§ **Exercise details**: Say how many lines of the material include "begin". Give the number without any other text.

§ **Extracted information**:
### src/rtl/quad_chan_filter.sv
// quad_chan_filter: per-channel synchroniser chain plus persistence glitch filter
// Ports: clk, rstn (async, active-high), i_raw (asynchronous pin),
//        i_init (load filter straight from synchroniser), o_filt (accepted level).
module quad_chan_filter
    import quad_pkg::*;
#(
    parameter int SYNC_STAGES = SYNC_STAGES_DEF,
    parameter int FILT_LEN    = FILT_LEN_DEF
) (
    input  logic clk,
    input  logic rstn,
    input  logic i_raw,
    input  logic i_init,
    output logic o_filt
);
    localparam int CW = $clog2(FILT_LEN + 1);
    logic [SYNC_STAGES-1:0] r_sync;
    logic [CW-1:0]          r_cnt;
    logic                   w_sync;
    assign w_sync = r_sync[SYNC_STAGES-1];
    // A change is accepted only after it has been seen FILT_LEN consecutive cycles.
    always_ff @(posedge clk or posedge rstn) begin
        if (rstn) begin
            r_sync <= '0;
            r_cnt  <= '0;
            o_filt <= 1'b0;
        end else begin
            r_sync <= {r_sync[SYNC_STAGES-2:0], i_raw};
            if (i_init) begin
                o_filt <= w_sync;
                r_cnt  <= '0;
            end else if (w_sync != o_filt) begin
                o_filt <= r_cnt == CW'(FILT_LEN - 1) ? w_sync : o_filt;
                r_cnt  <= r_cnt == CW'(FILT_LEN - 1) ? '0 : r_cnt + 1'b1;
            end else begin
                r_cnt <= '0;
            end
        end
    end
endmodule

§ **Response**: 6